为什么myVar = strings.Fields(scanner.Text())比python中可比的操作花费更多的时间?

Consider the following code in golang

now := time.Now()
sec1 := now.Unix()

file, err := os.Open(file_name)
if err != nil {
    log.Fatal(err)
}
defer file.Close()

scanner := bufio.NewScanner(file)

var parsedLine []string

for scanner.Scan() {
    parsedLine = strings.Fields(scanner.Text())
}

fmt.Println(parsedLine)
now2 := time.Now()
sec2 := now2.Unix()
fmt.Println(sec2 - sec1) // takes 24 second for file1.txt

And consider this python program

start = time.time()

with open(file) as f:
    for line in f:
        parsedLine = line.split()

end = time.time() 
print end - start # takes 4.6450419426 second for file1.txt

I observe the golang program is 5 times slower than the python program on a mac book pro

Specifically this line

parsedLine = strings.Fields(scanner.Text())

is very slow.

If I change that line in golang to

if strings.Contains(scanner.Text(), "string_that_never_exist") {
     continue
}
// take less than 1 second

and python to

if "string_that_never_exist" in line:
    continue
# takes 2.86928987503 second

Golang version is now much faster than python one.

I am slightly perplexed on why strings.Fields(scanner.Text()) may be slower than line.split()

I feel I am missing something silly, can someone point me out why the golang version take longer than python

You're using Unicode in Go and bytestrings in Python. Your Python code has a much easier job, since it doesn't have to do Unicode decoding or handle all Unicode whitespace values.

Any benchmark should be a good scientific experiment. It must be reproducible.

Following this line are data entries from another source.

<file path="src/sv/wavhp_pkg.sv">
// Shared types, tags and codes for the WAV header parser.
package wavhp_pkg;

  typedef struct packed {
    logic [7:0] file_byte;
    logic       first_byte;
    logic       end_of_file;
  } in_word_t;

  typedef struct packed {
    logic [2:0]  status;
    logic [15:0] channel_count;
    logic [31:0] sample_rate;
    logic [15:0] bits_per_sample;
    logic [31:0] data_length;
    logic [34:0] frame_count;
  } out_word_t;

  // Result status codes
  localparam logic [2:0] ST_OK         = 3'd0;
  localparam logic [2:0] ST_NOT_WAVE   = 3'd1;
  localparam logic [2:0] ST_COMPRESSED = 3'd2;
  localparam logic [2:0] ST_TRUNCATED  = 3'd3;
  localparam logic [2:0] ST_NO_FMT     = 3'd4;

  // Chunk tags, first character in the top byte
  localparam logic [31:0] TAG_RIFF = 32'h5249_4646;
  localparam logic [31:0] TAG_WAVE = 32'h5741_5645;
  localparam logic [31:0] TAG_FMT  = 32'h666D_7420;
  localparam logic [31:0] TAG_DATA = 32'h6461_7461;

  localparam logic [15:0] PCM_TAG      = 16'd1;
  localparam logic [31:0] FMT_BODY_LEN = 32'd16;

  // Byte positions inside the file header, chunk header and fmt body
  localparam logic [3:0] HEAD_RIFF_LAST = 4'd3;
  localparam logic [3:0] HEAD_LAST      = 4'd11;
  localparam logic [3:0] CHUNK_TAG_LEN  = 4'd4;
  localparam logic [3:0] CHUNK_LAST     = 4'd7;
  localparam logic [3:0] FMT_LAST       = 4'd15;

  // Quotient bits of the frame-count division
  localparam int unsigned DIV_STEPS = 35;

  typedef enum logic [2:0] {
    STEP_NONE,
    STEP_HEAD,
    STEP_CHUNK,
    STEP_FMT,
    STEP_SKIP
  } step_t;

  typedef struct packed {
    step_t      step;
    logic       restart;
    logic       load_err;
    logic [2:0] err_code;
    logic       div_start;
    logic       load_ok;
  } dp_cmd_t;

  typedef struct packed {
    logic head_last;
    logic head_tags_ok;
    logic chunk_last;
    logic tag_fmt;
    logic tag_data;
    logic fmt_short;
    logic chunk_empty;
    logic fmt_last;
    logic fmt_pcm;
    logic fmt_no_tail;
    logic fmt_seen;
    logic skip_end;
    logic div_done;
    logic out_full;
  } dp_status_t;

endpackage

</file>
<file path="src/sv/wavhp_div.sv">
// Restoring divider for the frame count: (length * 8) / divisor, one bit a cycle.
module wavhp_div (
  input  logic        clk,
  input  logic        rst_n,
  input  logic        start,
  input  logic [31:0] length_in,
  input  logic [31:0] divisor,
  output logic        done,
  output logic [34:0] quotient
);

  localparam int CW = $clog2(wavhp_pkg::DIV_STEPS + 1);
  localparam logic [CW-1:0] STEPS = CW'(wavhp_pkg::DIV_STEPS);

  logic [34:0]   quo_r, quo_nxt;
  logic [32:0]   rem_r, rem_nxt;
  logic [31:0]   dsr_r;
  logic          zero_r;
  logic [CW-1:0] cnt_r;
  logic          busy_r;
  logic          done_r;
  logic [32:0]   rem_sh;

  always_comb begin
    rem_sh = {rem_r[31:0], quo_r[34]};
    if (rem_sh >= {1'b0, dsr_r}) begin
      rem_nxt = rem_sh - {1'b0, dsr_r};
      quo_nxt = {quo_r[33:0], 1'b1};
    end else begin
      rem_nxt = rem_sh;
      quo_nxt = {quo_r[33:0], 1'b0};
    end
  end

  always_ff @(posedge clk) begin
    if (!rst_n) begin
      busy_r <= 1'b0;
      done_r <= 1'b0;
      cnt_r  <= '0;
    end else begin
      done_r <= 1'b0;
      if (start) begin
        busy_r <= 1'b1;
        cnt_r  <= STEPS;
      end else if (busy_r) begin
        cnt_r <= cnt_r - 1'b1;
        if (cnt_r == CW'(1)) begin
          busy_r <= 1'b0;
          done_r <= 1'b1;
        end
      end
    end
  end

  always_ff @(posedge clk) begin
    if (start) begin
      quo_r  <= {length_in, 3'b000};
      rem_r  <= '0;
      dsr_r  <= divisor;
      zero_r <= (divisor == '0);
    end else if (busy_r) begin
      quo_r <= quo_nxt;
      rem_r <= rem_nxt;
    end
  end

  assign done     = done_r;
  assign quotient = zero_r ? '0 : quo_r;

endmodule

</file>
<file path="src/sv/wavhp_dp.sv">
// Datapath: tag and length shifters, fmt fields, divider and result register.
module wavhp_dp (
  input  logic                   clk,
  input  logic                   rst_n,
  input  wavhp_pkg::in_word_t    in_word,
  input  wavhp_pkg::dp_cmd_t     cmd,
  input  logic                   out_ready,
  output wavhp_pkg::dp_status_t  sts,
  output logic                   out_valid,
  output wavhp_pkg::out_word_t   out_word
);

  logic [3:0]  idx_r, idx_nxt, cur_idx;
  logic [31:0] tag_r, tag_nxt, cur_tag;
  logic [31:0] len_r, len_nxt, cur_len;
  logic [15:0] ftag_r, ftag_nxt, cur_ftag;
  logic [15:0] chan_r, chan_nxt, cur_chan;
  logic [31:0] rate_r, rate_nxt, cur_rate;
  logic [15:0] bits_r, bits_nxt, cur_bits;
  logic        seen_r, seen_nxt, cur_seen;
  logic        out_valid_r;
  wavhp_pkg::out_word_t out_r, res_nxt;

  logic [7:0]  b;
  logic [31:0] tag_new;
  logic [31:0] len_new;
  logic [31:0] chunk_skip;
  logic [31:0] fmt_skip;
  logic        div_done;
  logic [34:0] quotient;

  // A new file starts from cleared state
  assign cur_idx  = cmd.restart ? '0 : idx_r;
  assign cur_tag  = cmd.restart ? '0 : tag_r;
  assign cur_len  = cmd.restart ? '0 : len_r;
  assign cur_ftag = cmd.restart ? '0 : ftag_r;
  assign cur_chan = cmd.restart ? '0 : chan_r;
  assign cur_rate = cmd.restart ? '0 : rate_r;
  assign cur_bits = cmd.restart ? '0 : bits_r;
  assign cur_seen = cmd.restart ? 1'b0 : seen_r;

  assign b       = in_word.file_byte;
  assign tag_new = {cur_tag[23:0], b};

  always_comb begin
    len_new = cur_len;
    unique case (cur_idx[1:0])
      2'd0: len_new[7:0]   = cur_len[7:0]   | b;
      2'd1: len_new[15:8]  = cur_len[15:8]  | b;
      2'd2: len_new[23:16] = cur_len[23:16] | b;
      2'd3: len_new[31:24] = cur_len[31:24] | b;
      default: len_new = cur_len;
    endcase
  end

  // Skip counters hold the padded length minus one
  assign chunk_skip = len_new[0] ? len_new : len_new - 32'd1;
  assign fmt_skip   = cur_len[0] ? cur_len - wavhp_pkg::FMT_BODY_LEN
                                 : cur_len - wavhp_pkg::FMT_BODY_LEN - 32'd1;

  always_comb begin
    idx_nxt  = cur_idx;
    tag_nxt  = cur_tag;
    len_nxt  = cur_len;
    ftag_nxt = cur_ftag;
    chan_nxt = cur_chan;
    rate_nxt = cur_rate;
    bits_nxt = cur_bits;
    seen_nxt = cur_seen;
    unique case (cmd.step)
      wavhp_pkg::STEP_HEAD: begin
        tag_nxt = tag_new;
        if (cur_idx == wavhp_pkg::HEAD_RIFF_LAST) len_nxt = tag_new;
        if (cur_idx == wavhp_pkg::HEAD_LAST) begin
          idx_nxt = '0;
          len_nxt = '0;
        end else begin
          idx_nxt = cur_idx + 4'd1;
        end
      end
      wavhp_pkg::STEP_CHUNK: begin
        if (cur_idx < wavhp_pkg::CHUNK_TAG_LEN) begin
          tag_nxt = tag_new;
          if (cur_idx == '0) len_nxt = '0;
          idx_nxt = cur_idx + 4'd1;
        end else if (cur_idx != wavhp_pkg::CHUNK_LAST) begin
          len_nxt = len_new;
          idx_nxt = cur_idx + 4'd1;
        end else begin
          idx_nxt = '0;
          if (cur_tag == wavhp_pkg::TAG_FMT || cur_tag == wavhp_pkg::TAG_DATA) begin
            len_nxt = len_new;
          end else begin
            len_nxt = chunk_skip;
          end
        end
      end
      wavhp_pkg::STEP_FMT: begin
        unique case (cur_idx)
          4'd0:    ftag_nxt[7:0]   = b;
          4'd1:    ftag_nxt[15:8]  = b;
          4'd2:    chan_nxt[7:0]   = b;
          4'd3:    chan_nxt[15:8]  = b;
          4'd4:    rate_nxt[7:0]   = b;
          4'd5:    rate_nxt[15:8]  = b;
          4'd6:    rate_nxt[23:16] = b;
          4'd7:    rate_nxt[31:24] = b;
          4'd14:   bits_nxt[7:0]   = b;
          4'd15:   bits_nxt[15:8]  = b;
          default: ftag_nxt = cur_ftag;
        endcase
        if (cur_idx == wavhp_pkg::FMT_LAST) begin
          seen_nxt = 1'b1;
          len_nxt  = fmt_skip;
          idx_nxt  = '0;
        end else begin
          idx_nxt = cur_idx + 4'd1;
        end
      end
      wavhp_pkg::STEP_SKIP: begin
        if (cur_len == '0) begin
          idx_nxt = '0;
        end else begin
          len_nxt = cur_len - 32'd1;
        end
      end
      default: idx_nxt = cur_idx;
    endcase
  end

  always_ff @(posedge clk) begin
    if (!rst_n) begin
      idx_r  <= '0;
      seen_r <= 1'b0;
    end else begin
      idx_r  <= idx_nxt;
      seen_r <= seen_nxt;
    end
  end

  always_ff @(posedge clk) begin
    tag_r  <= tag_nxt;
    len_r  <= len_nxt;
    ftag_r <= ftag_nxt;
    chan_r <= chan_nxt;
    rate_r <= rate_nxt;
    bits_r <= bits_nxt;
  end

  wavhp_div u_div (
    .clk       (clk),
    .rst_n     (rst_n),
    .start     (cmd.div_start),
    .length_in (len_new),
    .divisor   (32'(bits_r) * 32'(chan_r)),
    .done      (div_done),
    .quotient  (quotient)
  );

  always_comb begin
    res_nxt = '0;
    if (cmd.load_ok) begin
      res_nxt.status          = wavhp_pkg::ST_OK;
      res_nxt.channel_count   = chan_r;
      res_nxt.sample_rate     = rate_r;
      res_nxt.bits_per_sample = bits_r;
      res_nxt.data_length     = len_r;
      res_nxt.frame_count     = quotient;
    end else begin
      res_nxt.status = cmd.err_code;
    end
  end

  always_ff @(posedge clk) begin
    if (!rst_n) begin
      out_valid_r <= 1'b0;
    end else if (cmd.load_err || cmd.load_ok) begin
      out_valid_r <= 1'b1;
    end else if (out_ready) begin
      out_valid_r <= 1'b0;
    end
  end

  always_ff @(posedge clk) begin
    if (cmd.load_err || cmd.load_ok) out_r <= res_nxt;
  end

  assign out_valid = out_valid_r;
  assign out_word  = out_r;

  always_comb begin
    sts              = '0;
    sts.head_last    = (cur_idx == wavhp_pkg::HEAD_LAST);
    sts.head_tags_ok = (cur_len == wavhp_pkg::TAG_RIFF) && (tag_new == wavhp_pkg::TAG_WAVE);
    sts.chunk_last   = (cur_idx == wavhp_pkg::CHUNK_LAST);
    sts.tag_fmt      = (cur_tag == wavhp_pkg::TAG_FMT);
    sts.tag_data     = (cur_tag == wavhp_pkg::TAG_DATA);
    sts.fmt_short    = (len_new < wavhp_pkg::FMT_BODY_LEN);
    sts.chunk_empty  = (len_new == '0);
    sts.fmt_last     = (cur_idx == wavhp_pkg::FMT_LAST);
    sts.fmt_pcm      = (cur_ftag == wavhp_pkg::PCM_TAG);
    sts.fmt_no_tail  = (cur_len == wavhp_pkg::FMT_BODY_LEN);
    sts.fmt_seen     = cur_seen;
    sts.skip_end     = (cur_len == '0);
    sts.div_done     = div_done;
    sts.out_full     = out_valid_r;
  end

endmodule

</file>
<file path="config.mk">
export PLATFORM = sky130hd
export DESIGN_NAME = wavhp_dp
export DESIGN_NICKNAME = d
export VERILOG_FILES = /design/src/sv/wavhp_pkg.sv /design/src/sv/wavhp_div.sv /design/src/sv/wavhp_dp.sv
export SDC_FILE = /design/constraint.sdc
export NUM_CORES = 2
export LEC_CHECK = 0
export BUFFER_PORTS_ARGS = -buffer_cell sky130_fd_sc_hd__buf_2
export CAP_MARGIN = 20
export CORE_UTILIZATION = 35
export DETAILED_ROUTE_END_ITERATION = 10
export GPL_TIMING_DRIVEN = 1
export HOLD_SLACK_MARGIN = 0.08
export PLACE_DENSITY = 0.48
export SETUP_SLACK_MARGIN = 0.02
export SYNTH_ARGS = -nofsm -noshare
export SYNTH_HDL_FRONTEND = slang
export SYNTH_SLANG_ARGS = --single-unit
</file>
<file path="constraint.sdc">
create_clock -name clk -period 14.6 [get_ports clk]
set_input_delay 0 -clock clk [delete_from_list [all_inputs] [get_ports clk]]
set_output_delay 0 -clock clk [all_outputs]
set_load 0.05 [all_outputs]
</file>
==> run_summary.xml <==
<?xml version="1.0" encoding="UTF-8"?>
<metrics>
  <group name="run_status">
    <metric name="status" unit="">finished, final reports clean</metric>
  </group>
  <group name="synthesis">
    <metric name="synth.avg_cell_area" unit="um2">8.83</metric>
    <metric name="postSynth.asyncResetShare" unit="%">0</metric>
    <metric name="synth_top_flop_cell" unit="">edfxtp_1</metric>
    <metric name="synth_cell_types" unit="">98</metric>
    <metric name="syn_nets" unit="">3689</metric>
    <metric name="postSynthCellCount" unit="">3323</metric>
    <metric name="synth.cell_area" unit="mm2">0.0294</metric>
    <metric name="seq_area_frac_synth" unit="%">33.5</metric>
    <metric name="post_synth_edffs" unit="">199</metric>
    <metric name="synth.ff_latch_count" unit="">392</metric>
    <metric name="number_of_warnings_printed_during_yosys_synthesis" unit="">0</metric>
  </group>
  <group name="clocking">
    <metric name="clock_slew_seen_by_the_registers_of_the_worst_setup_and_hold_paths" unit="ns">0.06</metric>
    <metric name="clk-insertion-delay-late" unit="ns">0.64</metric>
    <metric name="cts_tree" unit="">built</metric>
    <metric name="max-clock-path-buffers" unit="">3</metric>
    <metric name="postCtsSetupRepairBufs" unit="">0</metric>
    <metric name="cts_made_buffers" unit="">48</metric>
    <metric name="cts-resized-gates" unit="">0</metric>
    <metric name="cts.hold.buffers_added" unit="">23</metric>
    <metric name="tritoncts_num_sinks" unit="">392</metric>
    <metric name="ctsHtreeMaxLevel" unit="">2</metric>
    <metric name="cts_root_buf" unit="">clkbuf_16</metric>
  </group>
  <group name="floorplanning">
    <metric name="core-area" unit="mm2">0.0825</metric>
    <metric name="initial_core_util" unit="%">35.6</metric>
    <metric name="dieArea" unit="mm2">0.0850</metric>
    <metric name="die_height" unit="um">292</metric>
    <metric name="pin_count" unit="">172</metric>
    <metric name="placement_rows" unit="">105</metric>
    <metric name="die_x" unit="um">292</metric>
  </group>
  <group name="worst_setup_path">
    <metric name="critical_path_required" unit="ns">15.05</metric>
    <metric name="critical_path_peak_fanout" unit="">18</metric>
    <metric name="worstRegToRegCells" unit="">23</metric>
    <metric name="crit_arrival" unit="ns">7.91</metric>
    <metric name="worst-setup-path-type" unit="">reg -&gt; reg</metric>
    <metric name="reg2reg_slack" unit="ns">7.14</metric>
    <metric name="timing.critical_path.from_type" unit="">flip-flop</metric>
    <metric name="crit-reg2reg-launch" unit="">bits_r[6]</metric>
    <metric name="critical_path.endpoint_type" unit="">flip-flop</metric>
    <metric name="worst_r2r_endpoint" unit="">u_div.zero_r</metric>
  </group>
  <group name="placed_design">
    <metric name="place.gp.congestion" unit="">0.975</metric>
    <metric name="placement.io_buffers" unit="">169</metric>
    <metric name="hpwl" unit="mm">66.7</metric>
    <metric name="place_inst" unit="">4420</metric>
  </group>
  <group name="min_path">
    <metric name="min_path_cells" unit="">3</metric>
    <metric name="min-delay-path-class" unit="">in -&gt; reg</metric>
    <metric name="worst_hold_endpoint" unit="">out_word[2]</metric>
    <metric name="hold_start" unit="">cmd[0]</metric>
  </group>
  <group name="finish">
    <metric name="layout.filler_cells" unit="">8438</metric>
    <metric name="layout.cells.non_filler" unit="">4533</metric>
    <metric name="insertedDiodeCount" unit="">0</metric>
    <metric name="syn2layout_area_growth" unit="%">12.5</metric>
    <metric name="drive_above_1_share" unit="%">10.0</metric>
    <metric name="number_of_nets_in_the_layout" unit="">3790</metric>
  </group>
  <group name="timing">
    <metric name="timing.fmax" unit="MHz">134</metric>
    <metric name="post_route_fraction_of_the_period_consumed_by_the_critical_path" unit="%">51.1</metric>
    <metric name="fin_skew" unit="ns">0.0611</metric>
    <metric name="worst-slew-pin-transition" unit="ns">1.10</metric>
    <metric name="relSlewSlack" unit="%">26.5</metric>
    <metric name="min_period" unit="ns">7.46</metric>
    <metric name="post_route_setup_tns" unit="ns">0</metric>
    <metric name="final-setup-viol-count" unit="">0</metric>
    <metric name="grt_setup_unrepaired" unit="">no</metric>
    <metric name="max_slew_violation_total_from_the_final_report" unit="">0</metric>
    <metric name="timing_hold_violations_final" unit="">0</metric>
  </group>
  <group name="detailed_routing">
    <metric name="wl_per_instance" unit="um">21.2</metric>
    <metric name="m1WireLength" unit="mm">45.8</metric>
    <metric name="via_count" unit="">24200</metric>
    <metric name="wirelength" unit="mm">96.0</metric>
    <metric name="drt_drc_violations_left" unit="">0</metric>
    <metric name="route.antenna.remaining_nets" unit="">0</metric>
    <metric name="highest_layer" unit="">met5</metric>
    <metric name="wl_met2" unit="mm">40.0</metric>
    <metric name="wl_met3" unit="mm">8.19</metric>
    <metric name="drt_iter0_markers" unit="">1936</metric>
    <metric name="detail_route.vias_per_cell" unit="">5.33</metric>
    <metric name="drt_pass1_iterations" unit="">9</metric>
  </group>
  <group name="global_route">
    <metric name="grt_pass1_wl" unit="mm">148</metric>
    <metric name="grt_max_degree" unit="">97</metric>
    <metric name="number_of_antenna_violations_at_the_first_check_in_global_routing" unit="">9</metric>
    <metric name="via_count_of_the_first_global_routing_pass" unit="">23900</metric>
    <metric name="overflow" unit="">0</metric>
    <metric name="grt.total_usage" unit="%">22.4</metric>
  </group>
  <group name="power_and_ir_drop">
    <metric name="ir_drop_worst_case_vdd" unit="mV">0.0998</metric>
    <metric name="static-leakage-power" unit="nW">14.4</metric>
    <metric name="powerDensity" unit="mW/mm2">93.2</metric>
  </group>
  <group name="flow_run">
    <metric name="max_cap_violations" unit="">0</metric>
  </group>
</metrics>
critical path: stages (launching register included):
cell and delay, ns:
dfxtp_1 0.98, nand2_1 0.17, fa_1 0.55, inv_1 0.05, fa_1 0.50, inv_1 0.06, fa_1 0.52, inv_1 0.05
fa_1 0.45, fa_1 0.50, inv_1 0.05, fa_1 0.52, inv_1 0.05, ha_1 0.34, nand2_1 0.16, o21ba_2 0.14
o2111ai_1 0.11, or4_1 0.41, nor4_1 0.31, nor4bb_1 0.33, nand4bb_1 0.14, or4_1 0.41, nor4_1 0.26, and4b_1 0.24
per-stage QoR:
| stage | setup WS [ns] | cell area (um2) | utilization (%) | power (mW) | hold slack, ns |
|---|---|---|---|---|---|
| after CTS | 7.05 | 33000 | 40.0 | 3.10 | 0.268 |
| after global placement | 7.07 | 31200 | 37.8 | 1.88 | 0.303 |
| after detailed placement | 7.05 | 31200 | 37.8 | 1.88 | 0.296 |
| final | 7.14 | 33000 | 40.0 | 3.08 | 0.110 |
| after floorplan | 8.02 | 29400 | - | 1.71 | 0.112 |
| after global routing | 6.67 | 33000 | 40.0 | 3.21 | 0.0997 |
placed cells by master (no fill, tap or decap), drive strengths merged, types with 35 or more instances in the layout:
cell,instances
a21o,35
a21oi,145
and2,268
buf,225
clkbuf,65
dfxtp,193
edfxtp,199
fa,195
ha,148
inv,292
nand2,550
nand3,78
nor2,180
nor2b,45
nor3,60
o21ai,180
xnor2,66
xor2,46
cell families after synthesis:
| kind of cell | share of synthesized area (%) |
|---|---|
| fa+ha+maj | 19.6 |
| simple gates | 22.4 |
| buf+inv | 6.39 |
| mux | 0.908 |
| flops | 33.5 |
| xor+xnor | 3.34 |
| compound gates | 13.8 |
state kept, by name, indices dropped and copies added (netlist names):
signal / count
rate_r: 32
out_valid: 1
u_div.rem_r: 32
tag_r: 32
u_div.zero_r: 1
idx_r: 4
out_word: 134
chan_r: 16
u_div.cnt_r: 6
u_div.done: 1
u_div.dsr_r: 32
bits_r: 16
len_r: 32
u_div.busy_r: 1
ftag_r: 16
u_div.quo_r: 35
seen_r: 1
power by group:
group          switching, mW  internal (mW)  total (mW)
Sequential            0.0556           1.21        1.27
Combinational          0.412          0.192       0.605
Clock                  0.519          0.687        1.21
Total                  0.987           2.09        3.08
worst max-delay path by stage:
stage          slack [ns]  startpoint      endpoint
4_1_cts              7.05   chan_r[1]  u_div.zero_r
3_5_place_dp         7.05   bits_r[6]  u_div.zero_r
5_1_grt              6.67   bits_r[6]  u_div.zero_r
3_3_place_gp         7.07   chan_r[1]  u_div.zero_r
2_1_floorplan        8.02   chan_r[7]  u_div.zero_r
6_report             7.14   bits_r[6]  u_div.zero_r
layer usage:
metal,GRT usage (%),up-vias
li1,-,11500
met1,32.7,11700
met2,32.9,857
met5,0,-
met4,5.02,8
met3,5.82,137
cell usage after synthesis, types with 45 or more instances:
master / n / area [um2]
xor2_1: 46 / 403
dfxtp_1: 193 / 3860
clkbuf_1: 163 / 612
a21oi_1: 144 / 721
fa_1: 195 / 3900
nor2b_1: 45 / 282
xnor2_1: 66 / 578
nand3_1: 78 / 390
edfxtp_1: 199 / 5980
o21ai_0: 174 / 871
inv_1: 288 / 1080
and2_1: 268 / 1680
nand2_1: 550 / 2060
nor2_1: 178 / 668
ha_1: 148 / 1850
nor3_1: 55 / 275
area by class of cell:
class | instances | area, um2 | area share (%)
inverter | 290 | 1090 | 3.30
sequential | 392 | 9840 | 29.8
clock inverter | 24 | 293 | 0.886
multi-input combinational | 2444 | 17700 | 53.5
timing repair buffer | 248 | 1510 | 4.57
tap | 1070 | 1340 | 4.05
clock buffer | 65 | 1290 | 3.92
(Power assumes the default switching activity.)
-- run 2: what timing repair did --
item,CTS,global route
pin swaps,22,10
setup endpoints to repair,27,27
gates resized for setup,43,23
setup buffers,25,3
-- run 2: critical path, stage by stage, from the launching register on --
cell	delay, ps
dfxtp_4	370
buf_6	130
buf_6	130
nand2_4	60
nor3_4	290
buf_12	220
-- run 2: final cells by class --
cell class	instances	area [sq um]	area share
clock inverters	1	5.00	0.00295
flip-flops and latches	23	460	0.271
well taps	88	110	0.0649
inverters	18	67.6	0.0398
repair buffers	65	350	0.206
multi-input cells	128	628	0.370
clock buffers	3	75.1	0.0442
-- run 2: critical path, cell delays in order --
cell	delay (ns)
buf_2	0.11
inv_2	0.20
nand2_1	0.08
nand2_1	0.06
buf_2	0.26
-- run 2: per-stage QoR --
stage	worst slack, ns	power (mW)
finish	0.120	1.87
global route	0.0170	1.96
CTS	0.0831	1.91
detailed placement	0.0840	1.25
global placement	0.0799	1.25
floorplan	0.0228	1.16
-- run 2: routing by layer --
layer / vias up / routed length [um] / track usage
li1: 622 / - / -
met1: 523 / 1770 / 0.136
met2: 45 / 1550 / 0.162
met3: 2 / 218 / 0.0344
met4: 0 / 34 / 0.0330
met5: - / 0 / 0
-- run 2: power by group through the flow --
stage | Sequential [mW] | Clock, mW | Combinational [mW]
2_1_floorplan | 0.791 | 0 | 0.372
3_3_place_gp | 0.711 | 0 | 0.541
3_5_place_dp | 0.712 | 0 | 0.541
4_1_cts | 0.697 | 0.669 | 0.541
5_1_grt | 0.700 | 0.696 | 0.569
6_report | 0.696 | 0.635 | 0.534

First, define the readily available input:

The Complete Works of William Shakespeare by William Shakespeare:

http://www.gutenberg.org/files/100/100-0.txt

Next, fully define the executable programs:

linesplit.py:

import time; 
start = time.time()

# http://www.gutenberg.org/files/100/100-0.txt
file = "/home/peter/shakespeare.100-0.txt"
with open(file) as f:
    for line in f:
        parsedLine = line.split()

end = time.time() 
print (end - start)

linesplit.go:

package main

import (
    "bufio"
    "fmt"
    "log"
    "os"
    "strings"
    "time"
)

func main() {
    now := time.Now()
    sec1 := now.Unix()

    // http://www.gutenberg.org/files/100/100-0.txt
    file_name := "/home/peter/shakespeare.100-0.txt"
    file, err := os.Open(file_name)
    if err != nil {
        log.Fatal(err)
    }
    defer file.Close()

    scanner := bufio.NewScanner(file)

    var parsedLine []string

    for scanner.Scan() {
        parsedLine = strings.Fields(scanner.Text())
    }

    fmt.Println(parsedLine)
    now2 := time.Now()
    sec2 := now2.Unix()
    fmt.Println(sec2 - sec1) // takes 24 second for file1.txt
    fmt.Println(time.Since(now))
}

Then, provide the benchmark results:

$ python2 --version
Python 2.7.14
$ time python2 linesplit.py
.07024809169769
real    0m0.089s
user    0m0.089s
sys     0m0.000s

$ python3 --version
Python 3.6.3
$ time python3 linesplit.py
0.12172794342041016
real    0m0.159s
user    0m0.155s
sys     0m0.004s

$ go version
go version devel +39ad208c13 Tue Jun 12 19:10:34 2018 +0000 linux/amd64
$ go build linesplit.go && time ./linesplit
[]
1
91.833622ms
real    0m0.100s
user    0m0.094s
sys     0m0.004s

$ 

We have Python2 < Go < Python3 or 0.0724 < 0.0918 < 0.1217 or, as a ratio, 1.00 < 1.31 < 1.73. Python2 is ASCII. Go and Python3 are Unicode.